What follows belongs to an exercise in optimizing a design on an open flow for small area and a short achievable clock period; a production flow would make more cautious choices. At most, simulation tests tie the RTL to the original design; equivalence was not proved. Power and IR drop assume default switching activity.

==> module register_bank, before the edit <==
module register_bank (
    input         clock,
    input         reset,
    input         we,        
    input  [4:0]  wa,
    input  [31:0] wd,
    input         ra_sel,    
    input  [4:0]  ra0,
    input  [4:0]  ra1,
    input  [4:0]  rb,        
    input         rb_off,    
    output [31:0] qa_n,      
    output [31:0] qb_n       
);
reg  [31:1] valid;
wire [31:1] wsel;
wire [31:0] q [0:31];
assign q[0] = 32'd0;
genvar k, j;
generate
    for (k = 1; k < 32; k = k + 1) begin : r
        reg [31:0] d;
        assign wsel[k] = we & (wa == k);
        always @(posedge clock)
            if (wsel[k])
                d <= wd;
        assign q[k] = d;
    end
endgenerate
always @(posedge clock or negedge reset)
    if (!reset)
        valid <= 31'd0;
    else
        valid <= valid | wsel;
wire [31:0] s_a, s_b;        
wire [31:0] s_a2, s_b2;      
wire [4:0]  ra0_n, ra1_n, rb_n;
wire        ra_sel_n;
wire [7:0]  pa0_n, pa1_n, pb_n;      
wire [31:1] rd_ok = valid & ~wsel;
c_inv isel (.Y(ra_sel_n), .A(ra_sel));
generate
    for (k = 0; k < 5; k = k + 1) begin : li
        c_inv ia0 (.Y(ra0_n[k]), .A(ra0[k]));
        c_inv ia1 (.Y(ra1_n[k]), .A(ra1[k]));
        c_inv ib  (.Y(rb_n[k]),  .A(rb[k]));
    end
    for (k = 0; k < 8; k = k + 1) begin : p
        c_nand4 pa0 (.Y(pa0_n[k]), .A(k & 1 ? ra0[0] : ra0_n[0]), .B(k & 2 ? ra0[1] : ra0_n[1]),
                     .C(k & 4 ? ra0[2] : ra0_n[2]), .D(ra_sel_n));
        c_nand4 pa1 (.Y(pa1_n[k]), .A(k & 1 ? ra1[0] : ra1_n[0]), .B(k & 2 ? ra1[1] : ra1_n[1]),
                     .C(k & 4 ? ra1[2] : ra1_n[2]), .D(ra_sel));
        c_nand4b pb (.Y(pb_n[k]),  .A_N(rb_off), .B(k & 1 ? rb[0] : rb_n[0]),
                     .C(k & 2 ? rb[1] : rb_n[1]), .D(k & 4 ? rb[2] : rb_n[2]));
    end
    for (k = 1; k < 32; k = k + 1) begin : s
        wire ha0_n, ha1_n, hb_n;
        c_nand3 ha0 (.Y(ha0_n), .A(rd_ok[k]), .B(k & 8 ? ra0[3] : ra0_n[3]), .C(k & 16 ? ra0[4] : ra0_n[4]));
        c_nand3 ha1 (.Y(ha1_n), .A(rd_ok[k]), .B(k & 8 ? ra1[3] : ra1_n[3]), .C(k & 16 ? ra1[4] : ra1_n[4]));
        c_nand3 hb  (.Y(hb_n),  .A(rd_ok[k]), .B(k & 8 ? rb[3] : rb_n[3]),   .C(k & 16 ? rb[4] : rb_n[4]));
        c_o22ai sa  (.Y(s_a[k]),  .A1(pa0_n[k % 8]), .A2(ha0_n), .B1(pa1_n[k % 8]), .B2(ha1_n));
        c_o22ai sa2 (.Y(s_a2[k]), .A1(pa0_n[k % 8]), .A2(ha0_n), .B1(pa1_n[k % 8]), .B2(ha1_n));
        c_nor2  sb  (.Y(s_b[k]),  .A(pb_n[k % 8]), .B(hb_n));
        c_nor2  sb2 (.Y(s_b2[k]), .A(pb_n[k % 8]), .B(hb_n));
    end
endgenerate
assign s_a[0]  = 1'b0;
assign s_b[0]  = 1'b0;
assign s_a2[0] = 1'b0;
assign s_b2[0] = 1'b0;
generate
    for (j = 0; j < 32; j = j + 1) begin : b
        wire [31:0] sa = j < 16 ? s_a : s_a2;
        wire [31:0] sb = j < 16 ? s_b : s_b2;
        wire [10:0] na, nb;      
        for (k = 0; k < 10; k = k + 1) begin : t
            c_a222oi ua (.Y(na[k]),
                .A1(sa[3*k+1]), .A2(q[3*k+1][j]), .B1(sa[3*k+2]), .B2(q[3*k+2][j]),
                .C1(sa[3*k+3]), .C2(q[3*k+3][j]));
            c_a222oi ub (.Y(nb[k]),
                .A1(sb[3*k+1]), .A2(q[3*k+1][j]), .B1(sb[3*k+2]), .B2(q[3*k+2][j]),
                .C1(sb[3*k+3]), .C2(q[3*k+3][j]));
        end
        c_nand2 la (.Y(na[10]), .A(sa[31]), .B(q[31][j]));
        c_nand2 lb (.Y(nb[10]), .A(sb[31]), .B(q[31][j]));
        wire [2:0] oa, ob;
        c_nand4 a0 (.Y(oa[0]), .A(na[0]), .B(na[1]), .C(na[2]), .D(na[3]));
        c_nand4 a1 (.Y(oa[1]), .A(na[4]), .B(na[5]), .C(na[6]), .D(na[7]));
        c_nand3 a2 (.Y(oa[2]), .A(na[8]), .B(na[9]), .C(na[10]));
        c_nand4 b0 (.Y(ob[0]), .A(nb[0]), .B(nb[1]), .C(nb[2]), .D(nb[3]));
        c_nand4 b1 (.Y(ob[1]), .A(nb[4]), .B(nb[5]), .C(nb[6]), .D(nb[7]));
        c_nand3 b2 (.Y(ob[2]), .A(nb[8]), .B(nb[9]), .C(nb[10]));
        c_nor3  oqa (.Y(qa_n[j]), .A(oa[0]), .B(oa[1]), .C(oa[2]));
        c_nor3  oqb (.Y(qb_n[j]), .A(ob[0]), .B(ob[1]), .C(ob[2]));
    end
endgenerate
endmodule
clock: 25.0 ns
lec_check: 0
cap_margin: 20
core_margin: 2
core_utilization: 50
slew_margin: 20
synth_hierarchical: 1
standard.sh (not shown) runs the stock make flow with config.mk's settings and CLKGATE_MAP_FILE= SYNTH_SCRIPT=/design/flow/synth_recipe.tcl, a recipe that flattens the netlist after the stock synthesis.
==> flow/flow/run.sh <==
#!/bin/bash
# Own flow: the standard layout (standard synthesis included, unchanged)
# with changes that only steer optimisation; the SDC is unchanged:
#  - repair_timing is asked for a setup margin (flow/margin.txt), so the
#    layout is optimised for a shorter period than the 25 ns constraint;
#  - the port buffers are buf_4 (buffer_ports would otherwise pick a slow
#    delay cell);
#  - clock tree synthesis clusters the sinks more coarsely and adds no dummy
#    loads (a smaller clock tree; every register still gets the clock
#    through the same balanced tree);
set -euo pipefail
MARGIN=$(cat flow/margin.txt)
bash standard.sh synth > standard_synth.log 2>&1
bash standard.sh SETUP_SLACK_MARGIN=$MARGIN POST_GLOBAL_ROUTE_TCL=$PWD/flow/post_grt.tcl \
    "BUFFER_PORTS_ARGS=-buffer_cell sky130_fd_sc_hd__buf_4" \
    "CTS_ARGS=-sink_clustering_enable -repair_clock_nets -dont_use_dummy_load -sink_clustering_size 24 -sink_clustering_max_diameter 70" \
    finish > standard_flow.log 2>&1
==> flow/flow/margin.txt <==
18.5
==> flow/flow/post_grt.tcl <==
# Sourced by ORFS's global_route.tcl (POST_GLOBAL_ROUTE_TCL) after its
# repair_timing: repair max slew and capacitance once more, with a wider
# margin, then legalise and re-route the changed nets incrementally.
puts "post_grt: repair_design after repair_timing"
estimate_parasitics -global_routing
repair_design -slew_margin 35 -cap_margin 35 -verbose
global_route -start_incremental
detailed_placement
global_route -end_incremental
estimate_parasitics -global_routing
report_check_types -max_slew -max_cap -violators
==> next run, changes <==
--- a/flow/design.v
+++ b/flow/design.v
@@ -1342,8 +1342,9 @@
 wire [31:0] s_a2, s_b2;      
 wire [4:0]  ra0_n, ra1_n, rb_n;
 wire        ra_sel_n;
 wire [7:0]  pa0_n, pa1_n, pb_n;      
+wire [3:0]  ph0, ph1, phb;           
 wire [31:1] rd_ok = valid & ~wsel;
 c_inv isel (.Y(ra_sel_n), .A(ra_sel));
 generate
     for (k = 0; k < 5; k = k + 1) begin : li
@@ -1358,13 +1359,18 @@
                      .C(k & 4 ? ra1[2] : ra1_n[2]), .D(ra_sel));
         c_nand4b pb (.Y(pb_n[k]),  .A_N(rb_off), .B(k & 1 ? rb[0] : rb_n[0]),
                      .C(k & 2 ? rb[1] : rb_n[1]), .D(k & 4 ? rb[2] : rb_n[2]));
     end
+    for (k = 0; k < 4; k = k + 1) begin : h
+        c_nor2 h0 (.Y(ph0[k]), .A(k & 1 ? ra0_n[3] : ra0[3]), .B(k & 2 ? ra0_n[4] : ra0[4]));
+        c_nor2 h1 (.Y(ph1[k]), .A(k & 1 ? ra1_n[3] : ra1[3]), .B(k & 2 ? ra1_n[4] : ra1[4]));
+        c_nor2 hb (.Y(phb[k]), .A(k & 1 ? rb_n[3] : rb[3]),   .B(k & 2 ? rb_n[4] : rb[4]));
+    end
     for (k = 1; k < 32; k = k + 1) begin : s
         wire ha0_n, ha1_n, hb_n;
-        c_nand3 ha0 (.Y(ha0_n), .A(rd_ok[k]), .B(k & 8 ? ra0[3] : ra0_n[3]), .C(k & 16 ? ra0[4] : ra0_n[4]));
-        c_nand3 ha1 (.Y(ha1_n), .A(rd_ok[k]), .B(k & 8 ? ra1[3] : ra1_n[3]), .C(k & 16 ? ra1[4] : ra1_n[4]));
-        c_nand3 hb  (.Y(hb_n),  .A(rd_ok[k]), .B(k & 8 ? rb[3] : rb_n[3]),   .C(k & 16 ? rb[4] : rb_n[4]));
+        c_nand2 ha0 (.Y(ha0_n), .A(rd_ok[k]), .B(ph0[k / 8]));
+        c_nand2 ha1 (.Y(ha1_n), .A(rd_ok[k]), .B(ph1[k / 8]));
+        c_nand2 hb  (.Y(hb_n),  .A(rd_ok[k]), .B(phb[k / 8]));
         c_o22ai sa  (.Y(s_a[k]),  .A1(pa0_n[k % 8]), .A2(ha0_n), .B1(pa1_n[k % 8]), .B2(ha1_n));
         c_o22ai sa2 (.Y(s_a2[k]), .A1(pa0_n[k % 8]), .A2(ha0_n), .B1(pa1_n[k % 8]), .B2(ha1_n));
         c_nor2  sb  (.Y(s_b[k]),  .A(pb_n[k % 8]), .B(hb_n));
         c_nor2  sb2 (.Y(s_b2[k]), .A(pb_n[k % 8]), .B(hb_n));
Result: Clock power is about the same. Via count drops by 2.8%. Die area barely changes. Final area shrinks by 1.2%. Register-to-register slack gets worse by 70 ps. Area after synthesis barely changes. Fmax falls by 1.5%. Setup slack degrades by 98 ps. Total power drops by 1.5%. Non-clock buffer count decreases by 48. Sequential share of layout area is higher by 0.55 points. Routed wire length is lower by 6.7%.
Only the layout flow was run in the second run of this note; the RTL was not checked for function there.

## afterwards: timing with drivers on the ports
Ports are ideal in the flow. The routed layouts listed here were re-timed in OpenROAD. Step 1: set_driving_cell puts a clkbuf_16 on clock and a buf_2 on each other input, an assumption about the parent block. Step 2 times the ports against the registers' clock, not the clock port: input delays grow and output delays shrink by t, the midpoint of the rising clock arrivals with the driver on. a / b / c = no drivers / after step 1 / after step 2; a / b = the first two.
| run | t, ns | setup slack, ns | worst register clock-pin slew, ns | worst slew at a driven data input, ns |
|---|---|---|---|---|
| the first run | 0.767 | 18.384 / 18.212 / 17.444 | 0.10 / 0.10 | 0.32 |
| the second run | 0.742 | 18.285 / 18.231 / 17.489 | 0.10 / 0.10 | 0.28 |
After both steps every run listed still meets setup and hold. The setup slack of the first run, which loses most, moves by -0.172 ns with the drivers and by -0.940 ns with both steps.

=====

WORK TASK => Check each line of the records above, and copy those that hold the word "reset".

RESPONSE =>
    input         reset,
always @(posedge clock or negedge reset)
    if (!reset)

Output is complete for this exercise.